THE SOCIAL PATHOLOGIES OF CONTEMPORARY CIVILIZATION
Fifth International Conference
Erasmus University, Rotterdam, Netherlands
30 & 31 October 2014
The fifth international conference on The Social Pathologies of Contemporary Civilization explores the nature of contemporary malaises, diseases, illnesses and psychosomatic syndromes in their relation to cultural pathologies of the social body. Usually these conditions are interpreted clinically in terms of individualized symptoms and framed in demographic and epidemiological profiles. They are represented and responded to discretely, as though for the most part unrelated to each other; each having its own professional discourse of etiology, diagnostics, therapeutics, as well as a task force developing health strategy and policy recommendations and interventions. However, these diseases also have a social and cultural profile, one that transcends the particularity of their symptomology and their discrete etiologies. These social pathologies are diseases related to cultural pathologies of the social body and disorders of the collective esprit de corps of contemporary society. They arise from individual and collective experiences of profound and drastic social changes and cultural shifts.
Multi-disciplinary in approach the conference addresses questions of how these conditions are manifest at the level of individual bodies and minds, as well as how the ‘bodies politic’ are related to the hegemony of reductive biomedical and individual psychologistic perspectives. Rejecting such a reductive diagnosis of contemporary problems of health and well-being, the central research hypothesis guiding the conference is that contemporary epidemics are to be analysed in the light of radical changes in our civilization and of the social hegemonization of the biomedical and psychiatric perspective.

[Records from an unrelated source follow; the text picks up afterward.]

From an optimization exercise on the open Yosys and OpenROAD flow, aimed at small area, a short achievable clock period and few clock cycles per item; shortcuts taken in it are not production practice.
RTL that was checked went through simulation tests only; none was proved equivalent to the original.

## garnet
==> flow/design.v (excerpt) <==
module ecc79_codec (
    input  wire        clk,
    input  wire        rst,
    input  wire        in_valid,
    input  wire        in_mode,
    input  wire [78:0] in_word,
    output reg         out_valid,
    output reg  [78:0] out_word,
    output reg  [1:0]  out_status
);
Size: ~1,400 cells after synthesis, about 0.012 mm^2 of cells after synthesis.
Settings: LEC_CHECK=0, CAP_MARGIN=20, CORE_MARGIN=2, CORE_UTILIZATION=40, SETUP_SLACK_MARGIN=0.5, SLEW_MARGIN=20; clock period 17.0 ns.
standard.sh (not shown) runs the stock make flow with config.mk's settings and CLKGATE_MAP_FILE= SYNTH_SCRIPT=/design/flow/synth_recipe.tcl, a recipe that flattens the netlist after the stock synthesis.
==> flow/flow/run.sh <==
#!/bin/bash
# Standard synthesis and layout, with two changes: the port buffers use buf_1
# instead of the buffer_ports default (a delay buffer, clkdlybuf4s50_1), and
# timing repair aims for more setup slack than the clock period needs.
set -euo pipefail
bash standard.sh 'BUFFER_PORTS_ARGS=-buffer_cell sky130_fd_sc_hd__buf_1' \
    SETUP_SLACK_MARGIN=7.7 finish > standard.log 2>&1
garnet was carried through to the last stage, and its layout satisfied the timing, DRC and antenna checks.
Testbench counts of garnet, summed over its fixed seeds: cycles 4,800, items 4,800.
What follows belongs to an exercise in optimizing a design on an open flow for small area, a short achievable clock period and few clock cycles per item; a production flow would make more cautious choices. In this exercise RTL edits were held to simulation tests only and were not proved equivalent to the original. No activity file was given, so power comes from the tool's default toggle rates.

== job 101 ==
Design cobbler_xu, start of the top module:
module cobbler_xu (
    input  wire        clk,
    input  wire        rst,
    input  wire        in_valid,
    output wire        in_ready,
    input  wire [31:0] in_insn,
    input  wire [31:0] in_pc,
    input  wire [31:0] in_a,
    input  wire [31:0] in_b,
    output wire        out_valid,
    input  wire        out_ready,
    output wire [31:0] out_result,
    output wire        out_wen,
    output wire [3:0]  out_rd,
    output wire [31:0] out_npc,
    output wire        out_trap,
    output wire [3:0]  out_cause,
    output wire [31:0] out_eaddr
);
For scale: roughly 4,300 cells after synthesis, roughly 36,000 sq um of cells after synthesis.
==> flow/config.mk <==
export PLATFORM = sky130hd
export DESIGN_NAME = cobbler_xu
export DESIGN_NICKNAME = cobbler_xu
export VERILOG_FILES = /design/flow/design.v
export SDC_FILE = /design/flow/constraint.sdc
export NUM_CORES = 4
export LEC_CHECK = 0
export CAP_MARGIN = 10
export CORE_MARGIN = 2
export CORE_UTILIZATION = 30
export SETUP_SLACK_MARGIN = 5
export SLEW_MARGIN = 10
==> flow/constraint.sdc <==
create_clock -name core_clock -period 12.0 [get_ports {clk}]
set_input_delay 2.4000 -clock core_clock [delete_from_list [all_inputs] [get_ports {clk}]]
set_output_delay 2.4000 -clock core_clock [all_outputs]
set_load 0.01 [all_outputs]
run.sh (not shown) runs the stock make flow with config.mk's settings and CLKGATE_MAP_FILE= SYNTH_SCRIPT=/design/flow/synth_recipe.tcl, a recipe that flattens the netlist after the stock synthesis.
Job 101 finished every stage and its layout cleared the timing, DRC and antenna checks.
Testbench counts of job 101, summed over its fixed seeds: cycles 33,851, items 24,000.
Modified inputs, job 102 compared to job 101
Settings: an added PLACE_DENSITY of 0.7; a change of CORE_UTILIZATION from 30 to 50; an added ABC_AREA of 1.
==> flow/flow/run.sh (new file) <==
#!/bin/bash
# The standard layout, with the port buffers that global placement adds
# taken as the smallest plain buffer instead of a delay cell.
set -euo pipefail
bash standard.sh "BUFFER_PORTS_ARGS=-buffer_cell sky130_fd_sc_hd__buf_1" finish > standard.log 2>&1
==> flow/standard.sh (new file) <==
#!/bin/bash
# synth_recipe.tcl (not shown) runs the flow's synth.tcl, then flattens the netlist and writes it again
# the make line also repeats each setting of config.mk as NAME=value (left out here)
make -C /OpenROAD-flow-scripts/flow DESIGN_CONFIG=/design/flow/config.mk WORK_HOME=/design/flow/orfs CLKGATE_MAP_FILE= SYNTH_SCRIPT=/design/flow/synth_recipe.tcl "${@:-finish}"
removed: flow/run.sh
## What came out
Diff job 101 -> job 102: final routed wirelength across all metal layers went down 12 mm, combinational group share of total power went down 1.7 points, final instance area went down 8.9%, number of tap cells inserted went down 42%.
Job 101 reports its cell type of the slowest stage on the worst timing path as xor2_1 while job 102 reports nor2_1.
Y dimension of the die went down by more than 10% going from job 101 to job 102.
[compare] base=job 101 new=job 102: last weighted congestion value of the routability-driven placer increased by 2.5% relative to the old numbers, met3 usage in global routing increased 12 points, layout-stage area growth over the synthesis result went down 7.6 points, final critical path time including I/O delays and setup has decreased, number of signal-net buffers in the layout shows a reduction of 16%.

A particular focus of the conference is the role of humanities and social sciences in helping to understand the connection between social transformations and psychiatric perceptions of health and well-being. The conference invites papers offering analyses of social malaises and the health of civilization from faculty, students and researchers in fields of philosophy, sociology, social theory, psychology, and anthropology.
Special sub-themes are the following:
The invented self– What is the status of the late modern subject? We live in so-called ‘neo-liberal’ times in which we experience an intense, marketed pressure to ‘be oneself’, as well as an extreme difficulty to ‘be a self’. Is our alleged individual freedom a strongly directed one? If so, how can we invent ourselves differently? And how should we understand the connection between this newly invented and that socially directed self?

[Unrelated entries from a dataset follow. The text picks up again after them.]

Source: an optimization exercise on an open RTL-to-GDS flow (aim: small area and a short achievable clock period). Production flows keep margins and buffers that such runs may drop.
Function was checked by simulation only, so behaviour that the tests miss may differ from the original.
No activity file was given, so power comes from the tool's default toggle rates.

v6:
Design bcdec, start of the top module:
module bcdec (
    input  wire         clk,
    input  wire         rst,
    input  wire         in_valid,
    input  wire [511:0] data,
    input  wire [63:0]  bpar,
    input  wire [63:0]  cpar,
    output reg          out_valid,
    output wire [511:0] dout,
    output wire [1:0]   kind,
    output wire [2:0]   loc_word,
    output wire [2:0]   loc_byte,
    output wire [2:0]   loc_bit
);
For scale: about 3100 cells after synthesis, ~660 flip-flops, ~31000 um^2 of cells after synthesis.
export LEC_CHECK = 0
export CAP_MARGIN = 20
export CORE_AREA = 5 5 575 145
export CTS_BUF_LIST = sky130_fd_sc_hd__clkbuf_8
export CTS_CLUSTER_SIZE = 24
export DIE_AREA = 0 0 580 150
export SLEW_MARGIN = 20
export SYNTH_HIERARCHICAL = 1
export SYNTH_MINIMUM_KEEP_SIZE = 0
create_clock -name core_clock -period 12.0 [get_ports {clk}]
standard.sh (not shown) runs the stock make flow with config.mk's settings and CLKGATE_MAP_FILE= SYNTH_SCRIPT=/design/flow/synth_recipe.tcl, a recipe that flattens the netlist after the stock synthesis.
==> flow/flow/run.sh <==
#!/bin/bash
# The standard layout, with the smallest buffers on the ports in place of
# the default delay-cell buffers, and the pins on the top and bottom edges only
# of a wide, low die. Timing repair aims past the clock period so that the
# layout reaches a shorter period.
set -euo pipefail
export BUFFER_PORTS_ARGS="-buffer_cell sky130_fd_sc_hd__buf_1"
export PLACE_PINS_ARGS="-exclude left:* -exclude right:*"
export SETUP_SLACK_MARGIN=7.5
bash standard.sh > standard_make.log 2>&1
Inputs modified between v6 and v7:
- changing CORE_AREA from 5 5 575 145 to 5 5 635 155
- changing DIE_AREA from 0 0 580 150 to 0 0 640 160
- removing CTS_CLUSTER_SIZE (formerly 24)
==> flow/flow/run.sh <==
#!/bin/bash
# The standard layout, with the smallest buffers on the ports in place of
# the default delay-cell buffers. Timing repair aims past the clock period so
# that the layout reaches a shorter period.
set -euo pipefail
export BUFFER_PORTS_ARGS="-buffer_cell sky130_fd_sc_hd__buf_1"
export SETUP_SLACK_MARGIN=7.5
bash standard.sh > standard_make.log 2>&1
Notes after the runs:
- Compared with v6, in v7 hold slack dropped 26 ps, clock network power share fell 0.3 points.
- Critical path endpoint: one_q[3]$_DFF_P_ -> v7, ic_q[0]$_DFF_P_ -> v6
- In the metrics for v7 and v6, the one carrying the lower shortest clock period the worst path allows after layout is v7.
- Re number of buffers created by CTS: v7 and v6 aren't equal, and the higher value belongs to v7.
- On gate count after technology mapping, v7 tracks v6 almost exactly.
- v7 — met1 routing resource usage after global routing 3.5 points lower, v6 as reference
- Max area of all placed cells without fillers across v7 and v6: v7
- In v7, fraction of layout instances using a drive strength above 1 is higher than in v6.
- Compared with v6, v7 shows proportion of total power due to net switching higher by 0.46 points.
- Compared with v6, v7 shows horizontal die dimension that has gone up by more than 10%.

The sympathetic self– Is a re-ethicization and moral regeneration of political, moral and libidinal economies possible? The domestic economics of the soul need to be scrutinized, ‘miraculous’ and healing social powers – such as the redemptive and transfiguring powers of beauty and love, and the power of gift relations – need to be explored in terms of their capacity to reverse pathogenic vicious circles of individuated egotism into saludogenic virtuous spirals of care, care of the self and care for others.

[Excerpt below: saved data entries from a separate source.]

Source: an optimization exercise on an open RTL-to-GDS flow (aim: small area and a short achievable clock period). Production flows keep margins and buffers that such runs may drop. RTL that was checked went through simulation tests only; none was proved equivalent to the original. For runs 1 to 4, only the layout was checked, not whether the RTL still works.

## flow/config.mk

```make
export PLATFORM = sky130hd
export DESIGN_NAME = dfc_codec
export DESIGN_NICKNAME = dfc_codec
export VERILOG_FILES = /design/flow/design.v
export SDC_FILE = /design/flow/constraint.sdc
export NUM_CORES = 4
export LEC_CHECK = 0
export CAP_MARGIN = 20
export CORE_AREA = 5 5 635 635
export DIE_AREA = 0 0 640 640
export PLACE_DENSITY = 0.6
export SETUP_SLACK_MARGIN = 5
export SLEW_MARGIN = 20
export BUFFER_PORTS_ARGS = -buffer_cell sky130_fd_sc_hd__buf_1
```

## flow/constraint.sdc

```tcl
create_clock -name core_clock -period 10.0 [get_ports {clk}]
set_input_delay 2.0000 -clock core_clock [delete_from_list [all_inputs] [get_ports {clk}]]
set_output_delay 2.0000 -clock core_clock [all_outputs]
set_load 0.01 [all_outputs]
```
From an optimization exercise on the open Yosys and OpenROAD flow, aimed at small area, a short achievable clock period and few clock cycles; shortcuts taken in it are not production practice.
RTL that was checked went through simulation tests only; none was proved equivalent to the original.

==> inputs of run M <==
==> flow/design.v <==
module hive_div (
    input  wire        clk,
    input  wire        rst,
    input  wire        in_valid,
    output wire        in_ready,
    input  wire [1:0]  in_op,
    input  wire [31:0] in_a,
    input  wire [31:0] in_b,
    output reg         out_valid,
    output wire [31:0] out_result
);
    reg        rdy;                  
    reg        p1, p2, it, fx;
    reg        sgn, is_mod, sa, sb;  
    reg        nsb, ee;              
    reg [31:0] R;                    
    reg [31:0] Q;                    
    reg [32:0] D;                    
    reg [4:0]  cnt;
    reg        last, one, dsh;       
    reg        fxw;                  
    reg        cin, frc_x, xinv;     
    assign in_ready   = rdy;
    assign out_result = Q;
    function [5:0] msb;
        input [31:0] x;
        reg [15:0] v1; reg [15:0] p1_;
        reg [7:0]  v2; reg [15:0] p2_;
        reg [3:0]  v3; reg [11:0] p3_;
        reg [1:0]  v4; reg [7:0]  p4_;
        integer i;
        begin
            for (i = 0; i < 16; i = i + 1) begin
                v1[i]  = x[2*i+1] | x[2*i];
                p1_[i] = x[2*i+1];
            end
            for (i = 0; i < 8; i = i + 1) begin
                v2[i]        = v1[2*i+1] | v1[2*i];
                p2_[2*i+:2]  = v1[2*i+1] ? {1'b1, p1_[2*i+1]} : {1'b0, p1_[2*i]};
            end
            for (i = 0; i < 4; i = i + 1) begin
                v3[i]        = v2[2*i+1] | v2[2*i];
                p3_[3*i+:3]  = v2[2*i+1] ? {1'b1, p2_[4*i+2+:2]} : {1'b0, p2_[4*i+:2]};
            end
            for (i = 0; i < 2; i = i + 1) begin
                v4[i]        = v3[2*i+1] | v3[2*i];
                p4_[4*i+:4]  = v3[2*i+1] ? {1'b1, p3_[6*i+3+:3]} : {1'b0, p3_[6*i+:3]};
            end
            msb = {v4[1] | v4[0], v4[1] ? {1'b1, p4_[7:4]} : {1'b0, p4_[3:0]}};
        end
    endfunction
    wire        e      = sa && sb;
    wire        sdiff  = sa ^ sb;
    wire [31:0] ax     = ee ? {~R[30:0], 1'b1} : R;
    wire [5:0]  ma     = msb(ax);
    wire [5:0]  mb     = msb(~D[31:0]);
    wire [5:0]  nd     = {1'b0, ma[4:0]} - {1'b0, mb[4:0]};    
    wire        a_zero = (R == 32'd0) && !sa;
    wire        d_ones = (D[31:0] == 32'hFFFF_FFFF);          
    wire        b_zero = d_ones && !sb;
    wire        ovf    = d_ones && sb && (R == 32'h8000_0000);
    wire        spec   = b_zero || ovf;
    wire        zr     = spec || a_zero;
    wire        skip   = nd[5] || !ma[5] || zr;
    wire        addb   = sdiff && !zr;   
    wire [31:0] spec_q = is_mod ? 32'd0 :
                         ovf ? 32'h7FFF_FFFF :
                         !sgn ? 32'hFFFF_FFFF :
                         sa ? 32'h8000_0000 : 32'h7FFF_FFFF;
    wire        fill   = nsb;
    wire [32:0] s0     = D;
    wire [32:0] s1     = cnt[0] ? {s0[31:0], fill}        : s0;
    wire [32:0] s2     = cnt[1] ? {s1[30:0], {2{fill}}}   : s1;
    wire [32:0] s3     = cnt[2] ? {s2[28:0], {4{fill}}}   : s2;
    wire [32:0] s4     = cnt[3] ? {s3[24:0], {8{fill}}}   : s3;
    wire [32:0] Dsh    = cnt[4] ? {s4[16:0], {16{fill}}}  : s4;
    wire [32:0] Y      = D | {33{frc_x}};
    wire [34:0] sum_c  = {2'b00, R, 1'b1} + {1'b0, Y, cin};    
    wire        fits   = sum_c[34];
    wire [31:0] X      = sum_c[32:1] ^ {32{xinv}};
    always @(posedge clk) begin
        if (rst) begin
            rdy       <= 1'b1;
            p1        <= 1'b0;
            p2        <= 1'b0;
            it        <= 1'b0;
            fx        <= 1'b0;
            out_valid <= 1'b0;
        end else begin
            out_valid <= fx;
            if (rdy) begin
                fx  <= 1'b0;
                if (in_valid) begin
                    rdy <= 1'b0;
                    p1  <= 1'b1;
                end
            end
            if (p1) begin
                p1 <= 1'b0;
                if (skip) begin
                    fx  <= 1'b1;
                    rdy <= 1'b1;
                end else begin
                    p2  <= 1'b1;
                end
            end
            if (p2) begin
                p2 <= 1'b0;
                it <= 1'b1;
            end
            if ((p2 && last || it && one) && !is_mod) begin
                fx  <= 1'b1;
                rdy <= 1'b1;
            end
            if (it && last) begin
                it  <= 1'b0;
                if (is_mod) begin
                    fx  <= 1'b1;
                    rdy <= 1'b1;
                end
            end
        end
        if (p2 || (it && fits))
            R <= X;
        if (rdy) begin
            R       <= in_a ^ {32{!in_op[0] && in_a[31] && !in_b[31]}};
            D       <= {1'b1, in_b ^ {32{!(!in_op[0] && in_b[31])}}};
            sgn     <= !in_op[0];
            is_mod  <= in_op[1];
            sa      <= !in_op[0] && in_a[31];
            sb      <= !in_op[0] && in_b[31];
            nsb     <= !(!in_op[0] && in_b[31]);
            ee      <= !in_op[0] && in_a[31] && in_b[31];
        end
        if (p2)
            D <= Dsh;
        if (dsh)
            D <= {D[32], D[32:1]};
        if (p1)
            Q <= spec ? spec_q : {32{addb}};
        if (it)
            Q <= {Q[30:0], fits ^ sdiff};
        if (fx && fxw)
            Q <= X;
        if (p1) begin
            cnt   <= nd[4:0];
            last  <= (nd[4:0] == 5'd0);
            one   <= (nd[4:0] == 5'd1);
            fxw   <= is_mod && !spec;
            frc_x <= !skip || !addb;
            cin   <= skip ? (!addb || sa) : !sb;
            xinv  <= skip ? (addb && sa) : e;
        end
        dsh <= !rst && (p2 ? !last : (it && !last && !one));
        if (p2) begin
            frc_x <= 1'b0;
            xinv  <= 1'b0;
        end
        if (it) begin
            if (!last) begin
                cnt  <= cnt - 5'd1;
                last <= one;
                one  <= (cnt == 5'd2);
            end
            else begin
                frc_x <= is_mod && (sa == sb);
                cin   <= !e;
                xinv  <= sa;
            end
        end
    end
endmodule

The diagnosed self– In most late modern societies in the West, we find a high prevalence of many psychiatric disorders. Such statistics have been known for years, but there is much uncertainty about how to interpret them. How do adults experience the process of receiving these diagnoses, and what does it mean for them to have their experience of suffering filtered through a diagnostic and psychiatric vocabulary?
The measured self– Research evidence is widely held as a key influence on mental health policy and practice. Whilst hypothesis testing in randomised controlled trials is held as the ‘gold standard’, qualitative research exploring people’s experiences continues to occupy a more marginal position, even though these experiences inform important inter-subjective phenomena. What is and what could be the specific role of qualitative research in contemporary mental health care?
The amnesiac self– The fading of individual and collective memory due to ongoing processes of individuation and acceleration and to experiences of shock, trauma, repression and aphasia in the psychic life of individuals and societies is amplified in contemporary contexts. Lacking memory, persons and societies live in a liminal extended present and become prone to solipsism and to manipulation. What is forgotten – and what can be remembered – is one of the most urgent ethical-political problems of our age.